«Vivir en un mundo donde
las respuestas
a las preguntas pueden ser tantas y tan buenas
es lo que me hace
salir de la cama y calzarme las botas cada mañana.»
―Sue Hubbell―
El lunes fue un día
extraño, de emociones ambivalentes y encontradas. A partir de mediodía el signo
de la jornada cambió, exactamente, cuando me dieron la noticia de que Sue había
muerto. Se había dejado morir. Treinta y cuatro días es lo que tardó la vida
en abandonar su cuerpo. Le habían diagnosticado Alzheimer, y en septiembre,
tras desorientarse y encontrarse perdida durante catorce horas, decidió dejar
de alimentarse. El nueve de
septiembre comió un pomelo y no volvió a ingerir nada más, ni liquido ni
sólido. Un pomelo fue su último alimento, en su voluntad estaba no consentir
que el Alzheimer desdibujase su vida a su capricho. Decidir su muerte, dejarse
morir, era para ella, el triunfo de seguir viviendo valientemente a su manera,
en este caso, muriendo. La muerte por suicidio me impacta, los suicidios me
desconciertan, me dejan clavada en el suelo, la gallardía del suicida, esa
valentía para desconectarse de la vida, para decidir que para él no habrá un
mañana, me deja atónita y me sobrecoge.
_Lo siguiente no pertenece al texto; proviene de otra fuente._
Background: an optimization exercise with open tools, aiming at a short achievable clock period and few clock cycles. Do not read the settings as production practice. Function was checked by simulation only, so behaviour that the tests miss may differ from the original. No activity file was given, so power comes from the tool's default toggle rates.

==> trial 54: inputs <==
==> flow/design.v (excerpt) <==
module ahb_wb_cache
(
	input  logic          clk,
	input  logic          rst_n,
	input  logic          src_hready,
	input  logic [1:0]    src_htrans,
	input  logic          src_hwrite,
	input  ahb_pkg::addr_t         src_haddr,
	input  logic [2:0]    src_hsize,
	input  ahb_pkg::data_t         src_hwdata,
	output logic          src_hready_resp,
	output ahb_pkg::data_t         src_hrdata,
	output ahb_pkg::addr_t         dst_haddr,
	output logic [1:0]    dst_htrans,
	output logic          dst_hwrite,
	output ahb_pkg::data_t         dst_hwdata,
	input  logic          dst_hready,
	input  ahb_pkg::data_t         dst_hrdata
);
clock: 10.0 ns
lec_check: 0
abc_clock_period_in_ps: 3000
cap_margin: 40
cell_pad_in_sites_detail_placement: 1
cell_pad_in_sites_global_placement: 2
core_margin: 2
core_utilization: 30
place_density: 0.38
setup_slack_margin: 5
slew_margin: 45
run.sh (not shown) runs the stock make flow with config.mk's settings and CLKGATE_MAP_FILE= SYNTH_SCRIPT=/design/flow/synth_recipe.tcl, a recipe that flattens the netlist after the stock synthesis.
==> trial 13: changes against trial 54 <==
--- a/flow/design.v
+++ b/flow/design.v
@@ -64,16 +64,16 @@
 	input  ahb_pkg::data_t         dst_hrdata
 );
 	localparam logic [1:0] ST_WAIT = 2'd0;    
 	localparam logic [1:0] ST_DONE = 2'd1;    
 	localparam logic [1:0] ST_FILL = 2'd2;    
 	localparam logic [1:0] K_RH = 2'd0;       
 	localparam logic [1:0] K_WH = 2'd1;       
-	localparam logic [1:0] K_WM = 2'd3;       
-	localparam logic [1:0] K_RM = 2'd2;       
+	localparam logic [1:0] K_WM = 2'd2;       
+	localparam logic [1:0] K_RM = 2'd3;       
 	logic [23:0] tag_mem  [0:63];
 	logic [31:0] data_mem [0:63];
 	logic [63:0] valid_bits;
 	logic [63:0] dirty_bits;
 	logic        hready_q;
 	logic [31:0] hrdata_q;
 	logic        dp_v;
@@ -137,16 +137,14 @@
 	assign m_tag   = msel[1] ? pend_tag[1]  : pend_tag[0];
 	assign m_mask  = msel[1] ? pend_mask[1] : pend_mask[0];
 	assign m_data  = msel[1] ? pend_data[1] : pend_data[0];
 	always_comb begin
 		for (int b = 0; b < 4; b++)
 			merged[b*8 +: 8] = m_mask[b] ? m_data[b*8 +: 8] : dst_hrdata[b*8 +: 8];
 	end
-	logic [31:0] fill_data;
-	assign fill_data = dph_wm ? merged : dst_hrdata;
 	logic        acc;
 	logic [5:0]  s_idx;
 	logic [23:0] s_tag;
 	logic [3:0]  s_mask;
 	logic [63:0] s_oh;
 	assign acc    = src_hready && src_htrans == ahb_pkg::HTRANS_NSEQ;
 	assign s_idx  = src_haddr[7:2];
@@ -175,40 +173,39 @@
 	assign arr_tag  = tag_mem[s_idx];
 	assign arr_data = data_mem[s_idx];
 	logic        merge_s;
 	logic        va_hit, va_vd, va_blk, va_pbusy;
 	logic [23:0] va_tag;
 	logic [31:0] va_data;
 	assign merge_s = merge_now && dph_idx == s_idx;
-	logic        sa_p, sa_m, sa_a;
-	logic [3:0]  sd_a;                     
-	logic [23:0] va_tag_e;                 
-	logic [31:0] va_data_e;                
-	assign sa_p = p_same;
-	assign sa_m = !p_same && merge_s;
-	assign sa_a = !p_same && !merge_s;
 	always_comb begin
-		va_tag_e = sa_p ? q_tag : m_tag;
+		if (p_same) begin
+			va_hit = s_tag == q_tag;
+			va_vd  = p_dirty;
+			va_tag = q_tag;
+		end else if (merge_s) begin
+			va_hit = s_tag == m_tag;
+			va_vd  = 1'b1;
+			va_tag = m_tag;
+		end else begin
+			va_hit = arr_hit;
+			va_vd  = arr_vd;
+			va_tag = arr_tag;
+		end
 		for (int b = 0; b < 4; b++) begin
-			sd_a[b] = sa_a || (sa_p && !p_fill && !(q_wr && q_mask[b]));
-			if (sa_p && p_fill)
-				va_data_e[b*8 +: 8] = dst_hrdata[b*8 +: 8];
-			else if (sa_p)
-				va_data_e[b*8 +: 8] = src_hwdata[b*8 +: 8];
+			if (p_same && p_fill)
+				va_data[b*8 +: 8] = dst_hrdata[b*8 +: 8];
+			else if (p_same && q_wr && q_mask[b])
+				va_data[b*8 +: 8] = src_hwdata[b*8 +: 8];
+			else if (!p_same && merge_s)
+				va_data[b*8 +: 8] = merged[b*8 +: 8];
 			else
-				va_data_e[b*8 +: 8] = merged[b*8 +: 8];
+				va_data[b*8 +: 8] = arr_data[b*8 +: 8];
 		end
 	end
-	assign va_hit = (sa_a && arr_hit) || (sa_p && s_tag == q_tag) || (sa_m && s_tag == m_tag);
-	assign va_vd  = (sa_a && arr_vd) || (sa_p && p_dirty) || sa_m;
-	assign va_tag = sa_a ? arr_tag : va_tag_e;
-	always_comb begin
-		for (int b = 0; b < 4; b++)
-			va_data[b*8 +: 8] = sd_a[b] ? arr_data[b*8 +: 8] : va_data_e[b*8 +: 8];
-	end
 	assign va_blk   = (p_same && p_wm) ||
 	                  (pbusy[0] && pend_idx[0] == s_idx) || (pbusy[1] && pend_idx[1] == s_idx);
 	assign va_pbusy = (pbusy[0] && pbusy[1]) || (p_wm && (pbusy[0] || pbusy[1]));
 	logic        vw_hit, vw_vd, vw_blk, vw_pbusy, vw_merge;
 	logic [23:0] vw_tag;
 	logic [31:0] vw_data;
 	assign vw_merge = merge_now && dph_idx == q_idx;
@@ -221,41 +218,30 @@
 	logic        room;
 	logic        go_a, go_w, wait_dec;
 	logic [1:0]  kind_a, kind_w;
 	assign room     = ({1'b0, a_v} + nq) <= 2'd2;
 	assign wait_dec = dp_v && st == ST_WAIT;
 	assign go_a     = !va_blk && (va_hit || (room && !(src_hwrite && va_pbusy)));
 	assign go_w     = !vw_blk && (vw_hit || (room && !(q_wr && vw_pbusy)));
-	assign kind_a   = {!va_hit, src_hwrite};
-	assign kind_w   = {!vw_hit, q_wr};
+	assign kind_a   = {!va_hit, va_hit ? src_hwrite : !src_hwrite};
+	assign kind_w   = {!vw_hit, vw_hit ? q_wr : !q_wr};
 	logic        x_go, x_hit, x_vd, x_wr;
 	logic [23:0] x_tag, x_vtag;
 	logic [5:0]  x_idx;
 	assign x_go   = acc ? go_a : (wait_dec && go_w);
 	assign x_hit  = acc ? va_hit : vw_hit;
 	assign x_vd   = acc ? va_vd  : vw_vd;
 	assign x_wr   = acc ? src_hwrite : q_wr;
 	assign x_vtag = acc ? va_tag : vw_tag;
 	assign x_tag  = acc ? s_tag  : q_tag;
 	assign x_idx  = acc ? s_idx  : q_idx;
-	logic [31:0] hr_e, ld_e;
-	logic [23:0] lt_e;
-	assign hr_e = acc ? va_data_e : wait_dec ? vw_data : hrdata_q;
-	assign ld_e = acc ? va_data_e : vw_merge ? vw_data : l_data;
-	assign lt_e = acc ? va_tag_e  : vw_merge ? vw_tag  : l_tag;
 	logic        new_v;
 	logic [29:0] n0_addr, n1_addr;
 	assign new_v   = x_go && !x_hit;
 	assign n0_addr = x_vd ? {x_vtag, x_idx} : {x_tag, x_idx};
-	logic        a_arr;
-	logic [23:0] a_tag_e;
-	assign a_arr   = n_keep == 3'd0 && acc && sa_a && arr_vd;
-	assign a_tag_e = (n_keep != 3'd0) ? l_addr_[0][29:6] :
-	                 acc ? ((!sa_a && (sa_m || p_dirty)) ? va_tag_e : s_tag) :
-	                 (vw_vd ? vw_tag : q_tag);
 	assign n1_addr = {x_tag, x_idx};
 	always_ff @(posedge clk or negedge rst_n) begin
 		if (!rst_n) begin
 			hready_q <= 1'b1;
 			dp_v     <= 1'b0;
 			st       <= ST_WAIT;
 			kind     <= K_RH;
@@ -291,25 +277,28 @@
 	always_ff @(posedge clk) begin
 		if (acc) begin
 			q_addr <= src_haddr;
 			q_wr   <= src_hwrite;
 			q_mask <= s_mask;
 			q_oh   <= s_oh;
 		end
-		for (int b = 0; b < 4; b++) begin
-			hrdata_q[b*8 +: 8] <= (acc && sd_a[b]) ? arr_data[b*8 +: 8] : hr_e[b*8 +: 8];
-			l_data[b*8 +: 8]   <= (acc && sd_a[b]) ? arr_data[b*8 +: 8] : ld_e[b*8 +: 8];
-		end
-		l_tag <= (acc && sa_a) ? arr_tag : lt_e;
+		if (acc)
+			hrdata_q <= va_data;
+		else if (wait_dec)
+			hrdata_q <= vw_data;
 		if (acc) begin
-			l_hit <= va_hit;
-			l_vd  <= va_vd;
+			l_hit  <= va_hit;
+			l_vd   <= va_vd;
+			l_tag  <= va_tag;
+			l_data <= va_data;
 		end else if (vw_merge) begin
-			l_hit <= vw_hit;
-			l_vd  <= vw_vd;
+			l_hit  <= vw_hit;
+			l_vd   <= vw_vd;
+			l_tag  <= vw_tag;
+			l_data <= vw_data;
 		end
 	end
 	logic wm_done, wh_done, wm_slot;
 	assign wm_done = p_done && kind == K_WM;
 	assign wh_done = p_done && kind == K_WH;
 	assign wm_slot = pend_v[0];
 	always_ff @(posedge clk or negedge rst_n) begin
@@ -349,27 +338,27 @@
 	assign nk_m1  = (n_keep != 3'd0) ? n_keep[1:0] - 2'd1 : 2'd0;
 	always_comb begin
 		for (int j = 0; j < 6; j++) begin
 			if (keep_a && j == 0) begin
 				l_wr_[j]   = a_wr;
 				l_wm_[j]   = a_wm;
 				l_vdat_[j] = 1'b0;
-				l_addr_[j] = a_vdat ? {l_tag, a_addr[5:0]} : a_addr;
+				l_addr_[j] = a_addr;
 				l_data_[j] = a_vdat ? l_data : a_data;
 			end else if (j < n_keep) begin
 				l_wr_[j]   = e_wr[j - keep_a];
 				l_wm_[j]   = e_wm[j - keep_a];
 				l_vdat_[j] = 1'b0;
-				l_addr_[j] = e_vdat[j - keep_a] ? {l_tag, e_addr[j - keep_a][5:0]} : e_addr[j - keep_a];
+				l_addr_[j] = e_addr[j - keep_a];
 				l_data_[j] = e_vdat[j - keep_a] ? l_data : e_data[j - keep_a];
 			end else if (j == n_keep) begin
 				l_wr_[j]   = x_vd;
 				l_wm_[j]   = x_wr;
-				l_vdat_[j] = x_vd;
-				l_addr_[j] = n1_addr;
+				l_vdat_[j] = 1'b1;
+				l_addr_[j] = n0_addr;
 				l_data_[j] = l_data;
 			end else begin
 				l_wr_[j]   = 1'b0;
 				l_wm_[j]   = x_wr;
 				l_vdat_[j] = 1'b0;
 				l_addr_[j] = n1_addr;
 				l_data_[j] = l_data;
@@ -388,16 +377,15 @@
 				nq <= nk_m1;
 		end
 	end
 	always_ff @(posedge clk) begin
 		a_wr   <= l_wr_[0];
 		a_wm   <= l_wm_[0];
 		a_vdat <= l_vdat_[0];
-		a_addr[5:0]  <= (n_keep == 3'd0) ? x_idx : l_addr_[0][5:0];
-		a_addr[29:6] <= a_arr ? arr_tag : a_tag_e;
+		a_addr <= l_addr_[0];
 		a_data <= l_data_[0];
 		for (int i = 0; i < 3; i++) begin
 			e_wr[i]   <= l_wr_[i+1];
 			e_wm[i]   <= l_wm_[i+1];
 			e_vdat[i] <= l_vdat_[i+1];
 			e_addr[i] <= l_addr_[i+1];
 			e_data[i] <= l_data_[i+1];
@@ -448,14 +436,15 @@
 		end
 	end
 	always_ff @(posedge clk) begin
 		for (int i = 0; i < 64; i++) begin
 			for (int b = 0; b < 4; b++) begin
 				if (q_oh[i] && (wm_done || wh_done) && q_mask[b])
 					data_mem[i][b*8 +: 8] <= src_hwdata[b*8 +: 8];
-				else if ((merge_now && dph_oh[i]) || (rmfill_now && q_oh[i]))
-					data_mem[i][b*8 +: 8] <= fill_data[b*8 +: 8];
+				else if ((merge_now && dph_oh[i] && !m_mask[b]) ||
+				         (rmfill_now && q_oh[i]))
+					data_mem[i][b*8 +: 8] <= dst_hrdata[b*8 +: 8];
 			end
 		end
 	end
 endmodule
 `default_nettype wire
CAP_MARGIN = 20   (was 40)
SLEW_MARGIN = 20   (was 45)
==> build 29: changes against trial 54 <==
--- a/flow/design.v
+++ b/flow/design.v
@@ -64,16 +64,16 @@
 	input  ahb_pkg::data_t         dst_hrdata
 );
 	localparam logic [1:0] ST_WAIT = 2'd0;    
 	localparam logic [1:0] ST_DONE = 2'd1;    
 	localparam logic [1:0] ST_FILL = 2'd2;    
 	localparam logic [1:0] K_RH = 2'd0;       
 	localparam logic [1:0] K_WH = 2'd1;       
-	localparam logic [1:0] K_WM = 2'd3;       
-	localparam logic [1:0] K_RM = 2'd2;       
+	localparam logic [1:0] K_WM = 2'd2;       
+	localparam logic [1:0] K_RM = 2'd3;       
 	logic [23:0] tag_mem  [0:63];
 	logic [31:0] data_mem [0:63];
 	logic [63:0] valid_bits;
 	logic [63:0] dirty_bits;
 	logic        hready_q;
 	logic [31:0] hrdata_q;
 	logic        dp_v;
@@ -221,16 +221,16 @@
 	logic        room;
 	logic        go_a, go_w, wait_dec;
 	logic [1:0]  kind_a, kind_w;
 	assign room     = ({1'b0, a_v} + nq) <= 2'd2;
 	assign wait_dec = dp_v && st == ST_WAIT;
 	assign go_a     = !va_blk && (va_hit || (room && !(src_hwrite && va_pbusy)));
 	assign go_w     = !vw_blk && (vw_hit || (room && !(q_wr && vw_pbusy)));
-	assign kind_a   = {!va_hit, src_hwrite};
-	assign kind_w   = {!vw_hit, q_wr};
+	assign kind_a   = {!va_hit, va_hit ? src_hwrite : !src_hwrite};
+	assign kind_w   = {!vw_hit, vw_hit ? q_wr : !q_wr};
 	logic        x_go, x_hit, x_vd, x_wr;
 	logic [23:0] x_tag, x_vtag;
 	logic [5:0]  x_idx;
 	assign x_go   = acc ? go_a : (wait_dec && go_w);
 	assign x_hit  = acc ? va_hit : vw_hit;
 	assign x_vd   = acc ? va_vd  : vw_vd;
 	assign x_wr   = acc ? src_hwrite : q_wr;
CAP_MARGIN = 20   (was 40)
SLEW_MARGIN = 20   (was 45)
==> comparison <==
Trial 13 completed and failed the layout checks on slew limit. Build 29 completed with no timing, DRC or antenna violations. Trial 54 completed with no timing, DRC or antenna violations. Via count: trial 13 < trial 54 < build 29. Register-to-register slack, lowest first: trial 13, build 29, trial 54. Against build 29, the critical path depth of trial 13 is lower by 1. Against trial 54, the non-clock buffer count of trial 13 is higher by 513. Sequential power is about the same in build 29 and trial 13. Area after synthesis: trial 13 > build 29 > trial 54. Setup slack: trial 54 is higher than trial 13 (60 ps). The lowest sequential share of layout area belongs to trial 13, the highest to build 29. Global-route usage: build 29 < trial 54 < trial 13.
Y el lunes me quedé como detenida en el
tiempo, y al pensar en Sue, al repensar en ella, tomé conciencia de cuán
importante ha sido para mí. Constaté cómo de presente está en mí día a día
de una manera familiar con sus experiencias y su sabiduría pegadas a la
naturaleza y a sus inmensas ganas de absorber lo que el
Universo le tenía reservado. Cuando la conocí me sorprendió la manera
en que al oírla hablar desenterraba sin saberlo recuerdos dormidos de mi niñez
en el mundo natural, desde entonces le tengo el sincero afecto de quien te
devuelve algo que es tuyo. Mi último pensamiento sobre Sue, fue, que sin ninguna
duda vivió hasta el último segundo de su vida de una manera inteligente,
profunda y por qué no decirlo, trascendental. Sue era todo lo contrario a un ser plano, a un ser insustancial,
por eso arraigaba en los otros, por eso llegaba a expandirse en ti. Era una mujer valiente
que miraba de frente y a los ojos. Sí, Sue poseía esa clase de valentía que nace de la madre Tierra, una valentía que ante el deterioro de su cuerpo, que no
de la vida, la hizo actuar como era ella. Repensándola, me percaté de que otra forma de
morir hubiese sido una total injusticia para Sue. Y, sí, me di cuenta, de que
murió como vivió y sé que soñó tanto inconsciente como conscientemente en las
últimas semanas de su vida antes de tomar su decisión con esa forma exacta de
morir y no otra. Tardé unas horas en volver a sonreír al pensar en Sue, y lo
hice al día siguiente cuando hablando con Montgomery, ―el carnicero―, me contó
al estar detenido frente a la máquina de cortar, que el día antes le llamó la
atención el rodar de la hoja, o más que el rodar el punto donde frenaba y se
atascaba, pero lo dejó estar, porque estaba agotado y sólo tenía en mente una
cosa: acostarse cuanto antes, cerrar los ojos y dormir, a poder ser
profundamente como anestesiado. Y así lo hizo, cuando horas después cerró los
ojos, sin sorpresas se quedó profundamente dormido como era habitual en él. A
la mañana siguiente insólitamente se despertó con dolor de cabeza y como le
extrañó se detuvo a buscar el porqué de aquel pertinaz dolor ya que tenía la
impresión de que el cráneo se le fracturaría de un momento a otro como si fuese
un melón al caer desde cierta altura. Fue entonces cuando recordó que había
soñado, él que creía que no soñaba. Se alegró de soñar, porque pensaba que los
sueños eran como la moraleja de la existencia, y muchas veces se había
preguntado a sí mismo si tan plana e insustancial era su vida para ni siquiera
soñar. Fue su preocupación por llevar una vida insustancial o no, lo que hizo
que brotase en mí de nuevo la sonrisa al pensar en Sue.